Appeal from order of Superior Court, Oct. T., 1967, No. 226, affirming order of Court of Common Pleas of Lackawanna County, Nov. T., 1966, No. 434, in case of Commonwealth ex rel. William J. McGurrin v. John Shovlin, Superintendent.


Thomas P. Kennedy, administrator, for appellant.

Harry O'Neill, Jr., Assistant District Attorney, with him Robert W. Munley, Assistant District Attorney, and Joseph J. Cimino, District Attorney, for appellee.

Lawrence T. Hoyle, Jr., with him Julian E. Goldberg, for American Civil Liberties Union, amicus curiae.

Bell, C. J., Musmanno, Jones, Cohen, Eagen, O'Brien and Roberts, JJ. Mr. Justice Musmanno did not participate in the decision of this case. Concurring Opinion by Mr. Justice Eagen. Mr. Justice Jones joins in this opinion. Concurring Opinion by Mr. Justice Roberts. Mr. Justice O'Brien joins in this opinion. Dissenting Opinion by Mr. Chief Justice Bell.

Author: Per Curiam

[ 435 Pa. Page 476]

Since 1963, William Joseph McGurrin has been confined in the Farview State Hospital at Waymart, Pennsylvania, under order of the Court of Quarter Sessions of Lackawanna County. The order of commitment was entered by the court following receipt of a report from a Sanity Commission*fn1 stating that McGurrin was mentally

[ 435 Pa. Page 477]

    ill and of criminal tendencies. The Commission, consisting of two psychiatrists and one attorney, arrived at its conclusions following a hearing conducted in accordance with Art.

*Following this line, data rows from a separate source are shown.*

`config.mk`:
```
export PLATFORM = sky130hd
export DESIGN_NAME = boot_loader_ctrl
export DESIGN_NICKNAME = d
export VERILOG_FILES = /design/src/rtl/boot_loader_ctrl_pkg.sv /design/src/rtl/boot_loader_ctrl_word_packer.sv /design/src/rtl/boot_loader_ctrl.sv
export SDC_FILE = /design/constraint.sdc
export NUM_CORES = 1
export LEC_CHECK = 0
export CAP_MARGIN = 20
export CORE_ASPECT_RATIO = 0.5
export CORE_MARGIN = 4
export CORE_UTILIZATION = 55
export CTS_BUF_LIST = sky130_fd_sc_hd__clkbuf_16
export DETAILED_ROUTE_END_ITERATION = 7
export PLACE_DENSITY = 0.87
export SYNTH_ARGS = -nofsm -noshare
export SYNTH_HDL_FRONTEND = slang
export SYNTH_SLANG_ARGS = --single-unit
```
`constraint.sdc`:
```
create_clock -name clk -period 6.6 [get_ports clk]
set_input_delay 0.99 -clock clk [delete_from_list [all_inputs] [get_ports clk]]
set_output_delay 0.99 -clock clk [all_outputs]
set_load 0.005 [all_outputs]
```
`src/rtl/boot_loader_ctrl_pkg.sv`:
```
// Shared types and constants for the boot loader controller and its word packer.
package boot_pkg;

  typedef enum logic [2:0] {
    S_SEND_READY = 3'd0,
    S_TX_GUARD   = 3'd1,
    S_RECV_SIZE  = 3'd2,
    S_RECV_PROG  = 3'd3,
    S_SEND_DONE  = 3'd4,
    S_RUN        = 3'd5,
    S_ERROR      = 3'd6
  } boot_state_t;

  localparam logic [7:0] READY_BYTE_DEF = 8'h99;
  localparam logic [7:0] DONE_BYTE_DEF  = 8'hAA;

  typedef logic [1:0] lane_t;
  localparam lane_t LAST_LANE = 2'd3;

  // Drop a byte into its little-endian lane of a 32-bit word.
  function automatic logic [31:0] place_byte(input logic [31:0] word, input lane_t lane,
                                             input logic [7:0] data);
    logic [31:0] w;
    w = word;
    w[{lane, 3'b000} +: 8] = data;
    return w;
  endfunction

endpackage

```
`src/rtl/boot_loader_ctrl_word_packer.sv`:
```
// Packs program bytes little-endian into 32-bit words and emits one write pulse
// per word; a short final word is flushed with its upper bytes zero.
module boot_word_packer
  import boot_pkg::*;
#(
  parameter int IMEM_ADDR_WIDTH = 14
) (
  input  logic                       clk,
  input  logic                       reset,
  input  logic                       byte_valid,
  input  logic [7:0]                 byte_data,
  input  logic                       byte_last,
  output logic                       imem_we,
  output logic [IMEM_ADDR_WIDTH-1:0] imem_waddr,
  output logic [31:0]                imem_wdata,
  output logic [IMEM_ADDR_WIDTH:0]   words_loaded
);

  lane_t       lane_r;
  logic [31:0] buf_r;
  logic [31:0] word_s;
  logic        flush_s;

  // Word being assembled including the incoming byte, and whether it completes a word.
  always_comb begin
    word_s  = place_byte(buf_r, lane_r, byte_data);
    flush_s = byte_valid && (byte_last || (lane_r == LAST_LANE));
  end

  // Byte shift-in and write pulse; a flushed word leaves a fresh buffer for the next byte.
  always_ff @(posedge clk or posedge reset) begin
    if (reset) begin
      lane_r       <= 2'd0;
      buf_r        <= 32'd0;
      imem_we      <= 1'b0;
      imem_waddr   <= '0;
      imem_wdata   <= 32'd0;
      words_loaded <= '0;
    end else begin
      imem_we <= flush_s;
      if (flush_s) begin
        imem_wdata <= word_s;
        buf_r      <= 32'd0;
        lane_r     <= 2'd0;
      end else if (byte_valid) begin
        buf_r  <= word_s;
        lane_r <= lane_r + 2'd1;
      end else begin
        buf_r  <= buf_r;
        lane_r <= lane_r;
      end
      // The address advances only after the pulse that used it.
      if (imem_we) begin
        imem_waddr   <= imem_waddr + IMEM_ADDR_WIDTH'(1);
        words_loaded <= words_loaded + (IMEM_ADDR_WIDTH + 1)'(1);
      end else begin
        imem_waddr   <= imem_waddr;
        words_loaded <= words_loaded;
      end
    end
  end

endmodule

```
`src/rtl/boot_loader_ctrl.sv`:
```
// UART boot sequencer: announce, receive length and program, load IMEM, release the core.
// Define BOOT_CHECKSUM_EN to send an 8-bit program byte sum before the done byte.
module boot_loader_ctrl
  import boot_pkg::*;
#(
  parameter int         IMEM_ADDR_WIDTH = 14,
  parameter logic [7:0] READY_BYTE      = READY_BYTE_DEF,
  parameter logic [7:0] DONE_BYTE       = DONE_BYTE_DEF
) (
  input  logic                       clk,
  input  logic                       reset,
  input  logic [7:0]                 rx_data,
  input  logic                       rx_valid,
  input  logic                       rx_ferr,
  output logic [7:0]                 tx_data,
  output logic                       tx_start,
  input  logic                       tx_busy,
  output logic                       imem_we,
  output logic [IMEM_ADDR_WIDTH-1:0] imem_waddr,
  output logic [31:0]                imem_wdata,
  output logic                       cpu_run,
  output logic                       boot_error,
  output logic [IMEM_ADDR_WIDTH:0]   words_loaded
);

  localparam logic [32:0] CAPACITY = 33'd4 << IMEM_ADDR_WIDTH;

  boot_state_t state_r;
  boot_state_t ret_r;
  logic        guard_r;
  logic [1:0]  size_cnt_r;
  logic [23:0] size_r;
  logic [31:0] remaining_r;
  logic [31:0] size_full_s;
  logic        prog_byte_s;
  logic        prog_last_s;
`ifdef BOOT_CHECKSUM_EN
  logic [7:0]  csum_r;
  logic        csum_sent_r;
`endif

  // Decode the incoming byte against the current state.
  always_comb begin
    size_full_s = {rx_data, size_r};
    prog_last_s = (remaining_r == 32'd1);
    if (state_r == S_RECV_PROG) begin
      prog_byte_s = rx_valid && !rx_ferr;
    end else begin
      prog_byte_s = 1'b0;
    end
  end

  // Boot sequencing FSM with registered UART and status outputs.
  always_ff @(posedge clk or posedge reset) begin
    if (reset) begin
      state_r     <= S_SEND_READY;
      ret_r       <= S_RECV_SIZE;
      guard_r     <= 1'b0;
      size_cnt_r  <= 2'd0;
      size_r      <= 24'd0;
      remaining_r <= 32'd0;
      tx_data     <= 8'd0;
      tx_start    <= 1'b0;
      cpu_run     <= 1'b0;
      boot_error  <= 1'b0;
`ifdef BOOT_CHECKSUM_EN
      csum_r      <= 8'd0;
      csum_sent_r <= 1'b0;
`endif
    end else begin
      tx_start <= 1'b0;
      case (state_r)
        S_SEND_READY: begin
          if (!tx_busy) begin
            tx_data  <= READY_BYTE;
            tx_start <= 1'b1;
            guard_r  <= 1'b1;
            ret_r    <= S_RECV_SIZE;
            state_r  <= S_TX_GUARD;
          end
        end
        // The transmitter reports busy one cycle after the start pulse.
        S_TX_GUARD: begin
          if (guard_r) begin
            guard_r <= 1'b0;
          end else if (!tx_busy) begin
            state_r <= ret_r;
            cpu_run <= (ret_r == S_RUN);
          end
        end
        S_RECV_SIZE: begin
          if (rx_valid && rx_ferr) begin
            state_r    <= S_ERROR;
            boot_error <= 1'b1;
          end else if (rx_valid) begin
            size_cnt_r <= size_cnt_r + 2'd1;
            case (size_cnt_r)
              2'd0: size_r[7:0]   <= rx_data;
              2'd1: size_r[15:8]  <= rx_data;
              2'd2: size_r[23:16] <= rx_data;
              default: begin
                remaining_r <= size_full_s;
                if (size_full_s == 32'd0) begin
                  state_r <= S_SEND_DONE;
                end else if ({1'b0, size_full_s} > CAPACITY) begin
                  state_r    <= S_ERROR;
                  boot_error <= 1'b1;
                end else begin
                  state_r <= S_RECV_PROG;
                end
              end
            endcase
          end
        end
        // The final word write pulses on the first S_SEND_DONE cycle, ahead of any tx.
        S_RECV_PROG: begin
          if (rx_valid && rx_ferr) begin
            state_r    <= S_ERROR;
            boot_error <= 1'b1;
          end else if (rx_valid) begin
            remaining_r <= remaining_r - 32'd1;
`ifdef BOOT_CHECKSUM_EN
            csum_r <= csum_r + rx_data;
`endif
            if (prog_last_s) begin
              state_r <= S_SEND_DONE;
            end
          end
        end
        S_SEND_DONE: begin
          if (!tx_busy) begin
            tx_start <= 1'b1;
            guard_r  <= 1'b1;
            state_r  <= S_TX_GUARD;
`ifdef BOOT_CHECKSUM_EN
            if (!csum_sent_r) begin
              tx_data     <= csum_r;
              csum_sent_r <= 1'b1;
              ret_r       <= S_SEND_DONE;
            end else begin
              tx_data <= DONE_BYTE;
              ret_r   <= S_RUN;
            end
`else
            tx_data <= DONE_BYTE;
            ret_r   <= S_RUN;
`endif
          end
        end
        S_RUN: begin
          cpu_run <= 1'b1;
        end
        S_ERROR: begin
          cpu_run    <= 1'b0;
          boot_error <= 1'b1;
        end
        default: begin
          state_r    <= S_ERROR;
          cpu_run    <= 1'b0;
          boot_error <= 1'b1;
        end
      endcase
    end
  end

  boot_word_packer #(
    .IMEM_ADDR_WIDTH(IMEM_ADDR_WIDTH)
  ) u_packer (
    .clk         (clk),
    .reset       (reset),
    .byte_valid  (prog_byte_s),
    .byte_data   (rx_data),
    .byte_last   (prog_last_s),
    .imem_we     (imem_we),
    .imem_waddr  (imem_waddr),
    .imem_wdata  (imem_wdata),
    .words_loaded(words_loaded)
  );

endmodule
```
==> flow_summary_export.csv <==
group,metric,value,unit
cts,max-clock-path-buffers,2,
power_and_ir_drop,finalPower,2.99,mW
detailed_routing,drt_pre_antenna_iters,5,
logic_synthesis,synthAdderAreaFrac,0.0217,
die,ios,86,
logic_synthesis,avgSynthCellArea,10.1,um2
logic_synthesis,yosys_warnings,0,
outcome,status,"completed",
cts,cts_tree,"done",
logic_synthesis,synth_area,8080,um2
worst_setup_path,critical-path-slowest-cell,"nand2_1",
logic_synthesis,synth_top_family_by_area,"compound AO/OA/AOI/OAI gates",
logic_synthesis,synth.mux.area_fraction,0.0362,
cells_and_area,final_cell_mix,"164 x dfrtp_1, 94 x o21ai_0, 83 x clkdlybuf4s50_1",
die,core-area,14000,um2
cts,cts_max_level,4,
die,num_rows,30,
logic_synthesis,synthFlopType,"dfrtp_1",
sta,max_freq,257,MHz
detailed_routing,postRouteAntennaNets,0,
cells_and_area,drive_above_1_share,0.0913,
logic_synthesis,synth-edff-count,0,
detailed_routing,vias_per_cell,6.38,
worst_setup_path,crit_type,"in -> reg",
cts,cts.repair.resized,0,
sta,slew_headroom,0.280,
worst_setup_path,cp.required,6.91,ns
logic_synthesis,synthSimpleGateAreaFrac,0.170,
cells_and_area,fill_cells,1022,
logic_synthesis,syn_inst,799,
cts,cts.sinks,165,
cells_and_area,multi_input_area,3650,um2
worst_setup_path,reg2regPathDepth,5,
logic_synthesis,synth_cell_types,66,
place,gp_congestion,0.874,
global_routing,grt_pass1_vias,6353,
cells_and_area,syn2layout_area_growth,17.7,%
global_routing,grt_pass1_wl,33.0,mm
worst_setup_path,cp.arrival,4.19,ns
worst_setup_path,crit_path_end_kind,"flip-flop",
worst_setup_path,reg2reg_from,"state_r[1]$_DFFE_PP0P_",
cells_and_area,antenna-diode-count,0,
worst_setup_path,startpoint_type,"input port",
place,hpwl,12.8,mm
place,numPortBuffers,83,
sta,period_share,0.589,
sta,tns,0,ns
logic_synthesis,async_flop_share,1.00,
worst_setup_path,r2r-end,"u_packer.imem_wdata[12]$_DFFE_PP0P_",
logic_synthesis,synth_seq_area_share,0.511,
sta,period_minus_slack,3.89,ns
cells_and_area,layout.nets,880,
detailed_routing,dr_total_vias,6741,
worst_setup_path,r2r_slack,3.15,ns
worst_setup_path,setup.worst_path.start,"rx_ferr",
cts,cts_root_buffer,"clkbuf_16",
die,die-area,16800,um2
cts,insertion_delay,0.42,ns
logic_synthesis,synth_compound_area_frac,0.190,
logic_synthesis,synth_top_area_frac,0.508,
cts,cts_setup_buffers,0,
cts,numCtsBuffers,17,
worst_hold_path,hold_path.class,"reg -> reg",
sta,setup-violations-final,0,
detailed_routing,drcViolationCount,0,
logic_synthesis,yosysTopAreaCell,"dfrtp_1",
detailed_routing,wl_per_cell,19.2,um
global_routing,grt_max_degree,100,
die,die_width,179,um
die,initial_core_util,0.579,
cts,path_clk_slew,0.06,ns
power_and_ir_drop,p_per_area,314,nW/um2
sta,finalHoldViolations,0,
global_routing,grt_overflow,0,
detailed_routing,drt-initial-drc-count,786,
global_routing,antenna_found_initial,0,
global_routing,globalRouteTotalUtil,0.239,
logic_synthesis,synth_xor_area_frac,0.0314,
sta,drv_slew,0,
cts,postCtsHoldBufs,0,
sta,worst_slew_pin_slew,1.08,ns
logic_synthesis,yosys_register_bits,165,
power_and_ir_drop,p_leak,4.12,nW
logic_synthesis,synth_area_leaders,"dfrtp_1 51%, o21ai_0 5.8%, a21oi_1 3.8%",
sta,rsz0062_at_grt,"false",
worst_setup_path,cp-endpoint,"u_packer.imem_wdata[12]$_DFFE_PP0P_",
worst_setup_path,cp_cell_sequence,"clkdlybuf4s50_1 > nand4bb_1 > or2_2 > nor2_1 > nand2_1 > o21ai_0",
worst_setup_path,crit_fanout,43,
worst_setup_path,slowest_delay,0.76,ns
power_and_ir_drop,ir_drop,240,uV
detailed_routing,wl,20.3,mm
die,fp.dieH,93.7,um
sta,fin_worst_skew,0.0136,ns
flow_run,max_cap_viol_count,0,
cells_and_area,seq_area,4130,um2
cells_and_area,mostFrequentLayoutCell,"dfrtp_1",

III, Section 327 of the Act of 1951, supra, 50 P.S. § 1202. At this hearing McGurrin was present but did not have the assistance of legal counsel.

In the present proceedings, McGurrin seeks his release from confinement by way of habeas corpus proceedings instituted in the Court of Common Pleas of Lackawanna County.*fn2 He contends that under the Sixth and Fourteenth Amendments to the Constitution of the United States, the presence of legal counsel on his behalf at the hearing before the Sanity Commission was an absolute requirement and since said hearing was conducted in the absence thereof, the proceedings were constitutionally invalid.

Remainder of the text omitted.